Task description. Each line below that holds the word "MisalignM" counts toward the answer; reply with the total number only.

Material provided.

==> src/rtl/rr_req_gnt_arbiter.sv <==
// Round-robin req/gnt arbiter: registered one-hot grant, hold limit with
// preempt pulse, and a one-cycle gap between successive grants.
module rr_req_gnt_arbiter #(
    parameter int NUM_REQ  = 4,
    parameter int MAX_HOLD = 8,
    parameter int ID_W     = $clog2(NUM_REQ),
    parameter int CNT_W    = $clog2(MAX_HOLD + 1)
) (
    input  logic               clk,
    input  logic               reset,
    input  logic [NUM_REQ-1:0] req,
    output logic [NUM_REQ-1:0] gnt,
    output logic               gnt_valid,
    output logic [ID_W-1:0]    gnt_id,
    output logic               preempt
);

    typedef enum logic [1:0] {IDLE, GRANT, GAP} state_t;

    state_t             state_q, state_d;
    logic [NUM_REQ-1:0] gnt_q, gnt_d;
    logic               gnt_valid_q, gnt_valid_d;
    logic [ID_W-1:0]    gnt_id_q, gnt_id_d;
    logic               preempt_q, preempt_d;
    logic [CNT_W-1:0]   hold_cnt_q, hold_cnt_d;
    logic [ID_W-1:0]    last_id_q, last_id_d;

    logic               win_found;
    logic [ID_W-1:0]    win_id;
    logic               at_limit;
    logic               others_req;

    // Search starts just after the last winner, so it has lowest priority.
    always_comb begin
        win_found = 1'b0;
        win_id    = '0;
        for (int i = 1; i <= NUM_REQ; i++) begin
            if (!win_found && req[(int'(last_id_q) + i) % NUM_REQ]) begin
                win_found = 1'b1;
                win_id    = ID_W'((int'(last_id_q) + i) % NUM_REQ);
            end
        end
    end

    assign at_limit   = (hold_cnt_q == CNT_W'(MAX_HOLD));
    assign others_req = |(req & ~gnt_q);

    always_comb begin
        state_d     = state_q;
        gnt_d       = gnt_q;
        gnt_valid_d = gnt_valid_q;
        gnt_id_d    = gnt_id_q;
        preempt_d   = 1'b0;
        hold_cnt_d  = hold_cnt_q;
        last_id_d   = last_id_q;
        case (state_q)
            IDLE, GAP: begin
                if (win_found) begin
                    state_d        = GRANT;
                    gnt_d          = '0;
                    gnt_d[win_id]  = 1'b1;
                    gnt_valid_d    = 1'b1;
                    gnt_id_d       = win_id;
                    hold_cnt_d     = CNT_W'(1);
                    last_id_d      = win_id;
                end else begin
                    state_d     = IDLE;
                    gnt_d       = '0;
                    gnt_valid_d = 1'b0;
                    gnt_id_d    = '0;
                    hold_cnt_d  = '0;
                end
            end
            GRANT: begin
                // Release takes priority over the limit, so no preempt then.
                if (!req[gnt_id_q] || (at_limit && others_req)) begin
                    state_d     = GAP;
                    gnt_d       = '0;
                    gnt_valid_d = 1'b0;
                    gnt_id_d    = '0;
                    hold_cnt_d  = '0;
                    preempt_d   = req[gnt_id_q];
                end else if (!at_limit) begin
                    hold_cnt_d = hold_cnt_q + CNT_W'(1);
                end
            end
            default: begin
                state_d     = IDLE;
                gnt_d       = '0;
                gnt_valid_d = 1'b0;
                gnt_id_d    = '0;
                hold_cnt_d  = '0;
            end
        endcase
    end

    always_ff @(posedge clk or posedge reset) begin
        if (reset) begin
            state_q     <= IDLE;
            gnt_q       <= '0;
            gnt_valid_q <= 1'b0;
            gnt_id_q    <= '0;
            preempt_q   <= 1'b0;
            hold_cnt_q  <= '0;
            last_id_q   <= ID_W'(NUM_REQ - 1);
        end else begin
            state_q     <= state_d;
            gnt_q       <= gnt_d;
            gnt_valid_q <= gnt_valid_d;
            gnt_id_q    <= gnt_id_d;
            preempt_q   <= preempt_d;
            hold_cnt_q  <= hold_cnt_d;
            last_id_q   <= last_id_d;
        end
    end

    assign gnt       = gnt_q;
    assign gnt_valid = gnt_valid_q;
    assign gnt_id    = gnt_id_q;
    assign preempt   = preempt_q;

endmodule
==
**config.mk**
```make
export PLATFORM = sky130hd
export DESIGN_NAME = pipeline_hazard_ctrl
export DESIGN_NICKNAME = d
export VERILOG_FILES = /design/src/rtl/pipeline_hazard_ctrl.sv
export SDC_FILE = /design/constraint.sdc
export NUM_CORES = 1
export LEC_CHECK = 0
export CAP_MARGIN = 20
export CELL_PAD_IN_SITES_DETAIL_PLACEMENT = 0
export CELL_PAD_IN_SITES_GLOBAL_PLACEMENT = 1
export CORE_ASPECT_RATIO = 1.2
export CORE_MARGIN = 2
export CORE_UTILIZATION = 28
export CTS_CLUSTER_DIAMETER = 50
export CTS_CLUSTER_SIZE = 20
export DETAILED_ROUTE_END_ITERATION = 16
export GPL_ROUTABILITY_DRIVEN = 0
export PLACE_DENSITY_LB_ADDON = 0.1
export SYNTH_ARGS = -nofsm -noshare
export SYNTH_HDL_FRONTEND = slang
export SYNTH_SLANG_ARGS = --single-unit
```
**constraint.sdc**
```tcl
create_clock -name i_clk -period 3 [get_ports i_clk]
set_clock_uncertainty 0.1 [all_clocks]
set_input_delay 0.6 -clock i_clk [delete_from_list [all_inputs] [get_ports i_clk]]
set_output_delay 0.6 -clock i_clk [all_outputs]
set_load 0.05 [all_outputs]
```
==
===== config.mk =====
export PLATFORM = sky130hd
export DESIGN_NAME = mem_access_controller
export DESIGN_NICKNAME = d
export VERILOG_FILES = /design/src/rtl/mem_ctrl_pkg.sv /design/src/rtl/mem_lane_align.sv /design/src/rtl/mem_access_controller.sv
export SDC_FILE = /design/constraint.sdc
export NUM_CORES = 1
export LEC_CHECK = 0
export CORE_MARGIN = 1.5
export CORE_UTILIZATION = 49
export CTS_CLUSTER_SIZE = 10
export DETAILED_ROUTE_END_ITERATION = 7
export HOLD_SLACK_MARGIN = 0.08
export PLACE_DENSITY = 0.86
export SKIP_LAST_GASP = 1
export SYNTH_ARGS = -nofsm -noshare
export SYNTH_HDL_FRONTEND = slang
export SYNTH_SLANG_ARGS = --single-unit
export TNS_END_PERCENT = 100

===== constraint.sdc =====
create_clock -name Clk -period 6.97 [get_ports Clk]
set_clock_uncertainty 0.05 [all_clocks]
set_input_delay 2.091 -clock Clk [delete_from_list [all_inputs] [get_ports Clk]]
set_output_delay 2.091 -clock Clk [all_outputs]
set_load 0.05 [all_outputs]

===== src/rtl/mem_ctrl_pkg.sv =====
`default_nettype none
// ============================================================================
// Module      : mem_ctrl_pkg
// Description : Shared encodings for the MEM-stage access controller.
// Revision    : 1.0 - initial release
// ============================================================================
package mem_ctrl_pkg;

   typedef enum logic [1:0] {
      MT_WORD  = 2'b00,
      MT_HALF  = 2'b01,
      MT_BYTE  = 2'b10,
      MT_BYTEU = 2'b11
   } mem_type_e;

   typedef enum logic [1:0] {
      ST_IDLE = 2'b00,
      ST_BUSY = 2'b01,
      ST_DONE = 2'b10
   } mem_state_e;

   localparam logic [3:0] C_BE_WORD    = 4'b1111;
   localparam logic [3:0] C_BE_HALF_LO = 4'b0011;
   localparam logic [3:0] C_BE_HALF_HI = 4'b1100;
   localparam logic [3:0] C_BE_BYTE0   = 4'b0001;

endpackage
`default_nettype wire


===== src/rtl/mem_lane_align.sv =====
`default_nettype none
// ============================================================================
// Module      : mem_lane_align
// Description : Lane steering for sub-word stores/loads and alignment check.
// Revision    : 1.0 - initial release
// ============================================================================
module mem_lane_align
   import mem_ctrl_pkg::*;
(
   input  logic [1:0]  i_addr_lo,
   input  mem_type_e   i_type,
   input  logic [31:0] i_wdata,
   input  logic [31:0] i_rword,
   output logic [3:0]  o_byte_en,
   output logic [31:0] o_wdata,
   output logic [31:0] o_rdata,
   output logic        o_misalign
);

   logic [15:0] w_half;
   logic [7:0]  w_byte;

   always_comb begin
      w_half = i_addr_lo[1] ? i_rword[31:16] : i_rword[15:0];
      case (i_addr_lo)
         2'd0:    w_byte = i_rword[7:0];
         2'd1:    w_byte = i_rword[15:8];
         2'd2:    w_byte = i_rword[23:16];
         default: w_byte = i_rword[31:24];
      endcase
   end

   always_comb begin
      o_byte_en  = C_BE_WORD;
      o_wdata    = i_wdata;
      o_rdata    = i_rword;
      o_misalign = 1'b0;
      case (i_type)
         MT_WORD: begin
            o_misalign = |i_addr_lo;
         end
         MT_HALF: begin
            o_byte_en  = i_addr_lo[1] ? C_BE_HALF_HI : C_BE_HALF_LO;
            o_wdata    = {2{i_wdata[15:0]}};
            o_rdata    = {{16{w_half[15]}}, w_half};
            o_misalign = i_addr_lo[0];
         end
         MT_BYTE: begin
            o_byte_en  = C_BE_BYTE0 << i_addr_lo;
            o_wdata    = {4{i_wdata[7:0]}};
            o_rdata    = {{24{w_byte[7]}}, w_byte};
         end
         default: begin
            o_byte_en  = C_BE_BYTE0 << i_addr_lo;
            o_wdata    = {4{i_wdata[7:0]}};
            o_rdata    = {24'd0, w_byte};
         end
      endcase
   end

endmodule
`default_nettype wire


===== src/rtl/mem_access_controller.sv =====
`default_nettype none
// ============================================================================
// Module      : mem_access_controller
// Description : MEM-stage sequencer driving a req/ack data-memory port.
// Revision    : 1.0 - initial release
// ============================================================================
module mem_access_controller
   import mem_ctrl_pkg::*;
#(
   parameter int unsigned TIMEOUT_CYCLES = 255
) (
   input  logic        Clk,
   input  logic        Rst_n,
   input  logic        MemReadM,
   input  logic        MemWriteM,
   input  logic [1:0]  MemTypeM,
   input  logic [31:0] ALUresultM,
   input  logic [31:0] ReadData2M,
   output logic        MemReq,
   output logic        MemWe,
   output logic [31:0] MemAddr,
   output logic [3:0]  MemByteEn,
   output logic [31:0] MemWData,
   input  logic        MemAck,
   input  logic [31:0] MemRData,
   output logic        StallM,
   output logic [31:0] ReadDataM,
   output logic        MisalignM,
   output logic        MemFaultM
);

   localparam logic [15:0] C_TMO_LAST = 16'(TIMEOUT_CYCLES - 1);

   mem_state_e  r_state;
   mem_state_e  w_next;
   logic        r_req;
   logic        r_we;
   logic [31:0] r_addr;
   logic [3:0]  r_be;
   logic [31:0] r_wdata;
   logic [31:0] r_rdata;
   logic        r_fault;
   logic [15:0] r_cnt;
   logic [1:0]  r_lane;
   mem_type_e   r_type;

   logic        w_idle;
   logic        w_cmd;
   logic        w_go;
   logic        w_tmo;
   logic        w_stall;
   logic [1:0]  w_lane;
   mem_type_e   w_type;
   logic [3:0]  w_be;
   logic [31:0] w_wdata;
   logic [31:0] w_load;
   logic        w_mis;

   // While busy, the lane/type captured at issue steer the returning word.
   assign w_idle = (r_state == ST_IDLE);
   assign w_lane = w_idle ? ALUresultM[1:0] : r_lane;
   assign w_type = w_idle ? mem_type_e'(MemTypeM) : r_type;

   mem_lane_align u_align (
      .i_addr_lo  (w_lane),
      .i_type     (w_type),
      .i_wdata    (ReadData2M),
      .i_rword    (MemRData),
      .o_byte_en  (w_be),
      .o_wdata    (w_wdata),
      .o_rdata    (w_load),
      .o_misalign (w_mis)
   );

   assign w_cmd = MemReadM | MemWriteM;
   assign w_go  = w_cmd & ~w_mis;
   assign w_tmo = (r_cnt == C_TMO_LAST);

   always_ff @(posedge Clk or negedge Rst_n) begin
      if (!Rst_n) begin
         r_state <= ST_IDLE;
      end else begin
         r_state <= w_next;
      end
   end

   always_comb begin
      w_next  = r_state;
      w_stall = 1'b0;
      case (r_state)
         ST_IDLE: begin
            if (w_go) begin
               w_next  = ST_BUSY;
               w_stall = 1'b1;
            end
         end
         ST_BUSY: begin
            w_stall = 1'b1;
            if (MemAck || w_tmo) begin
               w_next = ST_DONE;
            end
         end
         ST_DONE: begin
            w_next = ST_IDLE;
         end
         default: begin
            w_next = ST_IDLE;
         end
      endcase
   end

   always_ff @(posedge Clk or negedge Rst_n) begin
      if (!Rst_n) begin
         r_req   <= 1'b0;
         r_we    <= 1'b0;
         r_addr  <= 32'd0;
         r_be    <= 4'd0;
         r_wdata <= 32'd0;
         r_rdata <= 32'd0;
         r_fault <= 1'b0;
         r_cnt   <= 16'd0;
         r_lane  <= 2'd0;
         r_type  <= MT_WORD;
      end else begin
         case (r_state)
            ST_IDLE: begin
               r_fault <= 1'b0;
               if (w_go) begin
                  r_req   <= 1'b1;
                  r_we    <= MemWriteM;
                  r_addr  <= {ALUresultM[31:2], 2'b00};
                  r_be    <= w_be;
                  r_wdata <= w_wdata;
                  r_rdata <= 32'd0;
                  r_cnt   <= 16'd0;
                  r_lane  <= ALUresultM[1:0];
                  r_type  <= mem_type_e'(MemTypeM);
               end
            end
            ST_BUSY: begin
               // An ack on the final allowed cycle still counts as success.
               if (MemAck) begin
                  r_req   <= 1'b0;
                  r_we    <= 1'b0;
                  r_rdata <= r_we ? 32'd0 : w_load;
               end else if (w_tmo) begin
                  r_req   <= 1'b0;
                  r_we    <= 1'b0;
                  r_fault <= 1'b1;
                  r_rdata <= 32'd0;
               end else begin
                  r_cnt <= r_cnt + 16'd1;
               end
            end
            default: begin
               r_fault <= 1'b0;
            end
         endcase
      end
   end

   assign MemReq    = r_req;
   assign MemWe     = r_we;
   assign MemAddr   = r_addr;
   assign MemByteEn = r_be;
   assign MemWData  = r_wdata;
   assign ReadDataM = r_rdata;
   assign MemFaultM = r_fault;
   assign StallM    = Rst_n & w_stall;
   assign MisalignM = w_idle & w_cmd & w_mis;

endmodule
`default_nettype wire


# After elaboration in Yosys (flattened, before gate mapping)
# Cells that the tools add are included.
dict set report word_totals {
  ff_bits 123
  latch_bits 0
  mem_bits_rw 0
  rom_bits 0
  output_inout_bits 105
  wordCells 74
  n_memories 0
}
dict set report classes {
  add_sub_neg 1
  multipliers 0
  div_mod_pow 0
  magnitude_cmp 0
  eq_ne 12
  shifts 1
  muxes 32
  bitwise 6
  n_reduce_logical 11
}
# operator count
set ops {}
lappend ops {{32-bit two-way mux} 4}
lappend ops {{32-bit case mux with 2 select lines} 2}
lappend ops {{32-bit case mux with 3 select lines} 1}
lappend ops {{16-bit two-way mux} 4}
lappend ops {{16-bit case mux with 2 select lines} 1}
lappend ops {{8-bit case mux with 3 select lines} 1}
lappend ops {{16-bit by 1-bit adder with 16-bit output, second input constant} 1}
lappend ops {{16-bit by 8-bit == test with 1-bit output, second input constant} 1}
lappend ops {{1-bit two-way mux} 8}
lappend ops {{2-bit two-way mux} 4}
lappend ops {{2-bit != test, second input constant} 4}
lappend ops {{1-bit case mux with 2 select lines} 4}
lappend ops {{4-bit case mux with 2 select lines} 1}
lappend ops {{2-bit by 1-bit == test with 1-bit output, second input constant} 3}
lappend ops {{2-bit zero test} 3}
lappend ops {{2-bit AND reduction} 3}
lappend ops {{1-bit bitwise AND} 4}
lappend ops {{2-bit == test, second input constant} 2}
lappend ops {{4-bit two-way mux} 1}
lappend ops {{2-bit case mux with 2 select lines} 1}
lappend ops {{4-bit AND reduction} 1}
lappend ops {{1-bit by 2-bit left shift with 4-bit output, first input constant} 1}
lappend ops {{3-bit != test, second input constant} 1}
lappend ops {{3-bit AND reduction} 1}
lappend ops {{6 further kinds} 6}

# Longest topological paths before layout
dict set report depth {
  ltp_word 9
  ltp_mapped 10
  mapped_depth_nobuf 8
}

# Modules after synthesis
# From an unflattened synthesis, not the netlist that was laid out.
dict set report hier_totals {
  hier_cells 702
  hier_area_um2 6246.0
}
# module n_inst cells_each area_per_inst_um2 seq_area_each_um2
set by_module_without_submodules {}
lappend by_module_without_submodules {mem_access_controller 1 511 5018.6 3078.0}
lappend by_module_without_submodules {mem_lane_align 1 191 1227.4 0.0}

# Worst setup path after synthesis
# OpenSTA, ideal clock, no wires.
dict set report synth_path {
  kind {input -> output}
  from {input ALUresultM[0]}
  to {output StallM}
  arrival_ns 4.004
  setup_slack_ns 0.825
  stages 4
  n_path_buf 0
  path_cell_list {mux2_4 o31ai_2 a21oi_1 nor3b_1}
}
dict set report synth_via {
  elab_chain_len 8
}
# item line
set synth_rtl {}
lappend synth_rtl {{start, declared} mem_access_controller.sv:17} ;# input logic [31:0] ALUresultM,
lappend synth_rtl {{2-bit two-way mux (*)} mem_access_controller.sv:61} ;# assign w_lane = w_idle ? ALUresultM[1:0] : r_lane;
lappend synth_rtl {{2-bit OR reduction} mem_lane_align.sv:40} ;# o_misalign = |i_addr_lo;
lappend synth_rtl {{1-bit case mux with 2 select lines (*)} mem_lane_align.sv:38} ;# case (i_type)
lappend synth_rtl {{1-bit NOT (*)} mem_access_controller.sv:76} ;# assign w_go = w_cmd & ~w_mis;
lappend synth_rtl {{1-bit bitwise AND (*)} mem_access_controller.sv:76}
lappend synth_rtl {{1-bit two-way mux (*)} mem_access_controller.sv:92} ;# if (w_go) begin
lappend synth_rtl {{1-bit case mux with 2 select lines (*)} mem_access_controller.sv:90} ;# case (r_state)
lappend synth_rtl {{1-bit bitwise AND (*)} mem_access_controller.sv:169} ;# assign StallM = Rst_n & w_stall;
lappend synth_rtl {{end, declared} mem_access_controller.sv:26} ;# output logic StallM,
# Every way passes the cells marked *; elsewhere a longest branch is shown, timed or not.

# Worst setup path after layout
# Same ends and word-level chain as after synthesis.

Solution to the exercise. 2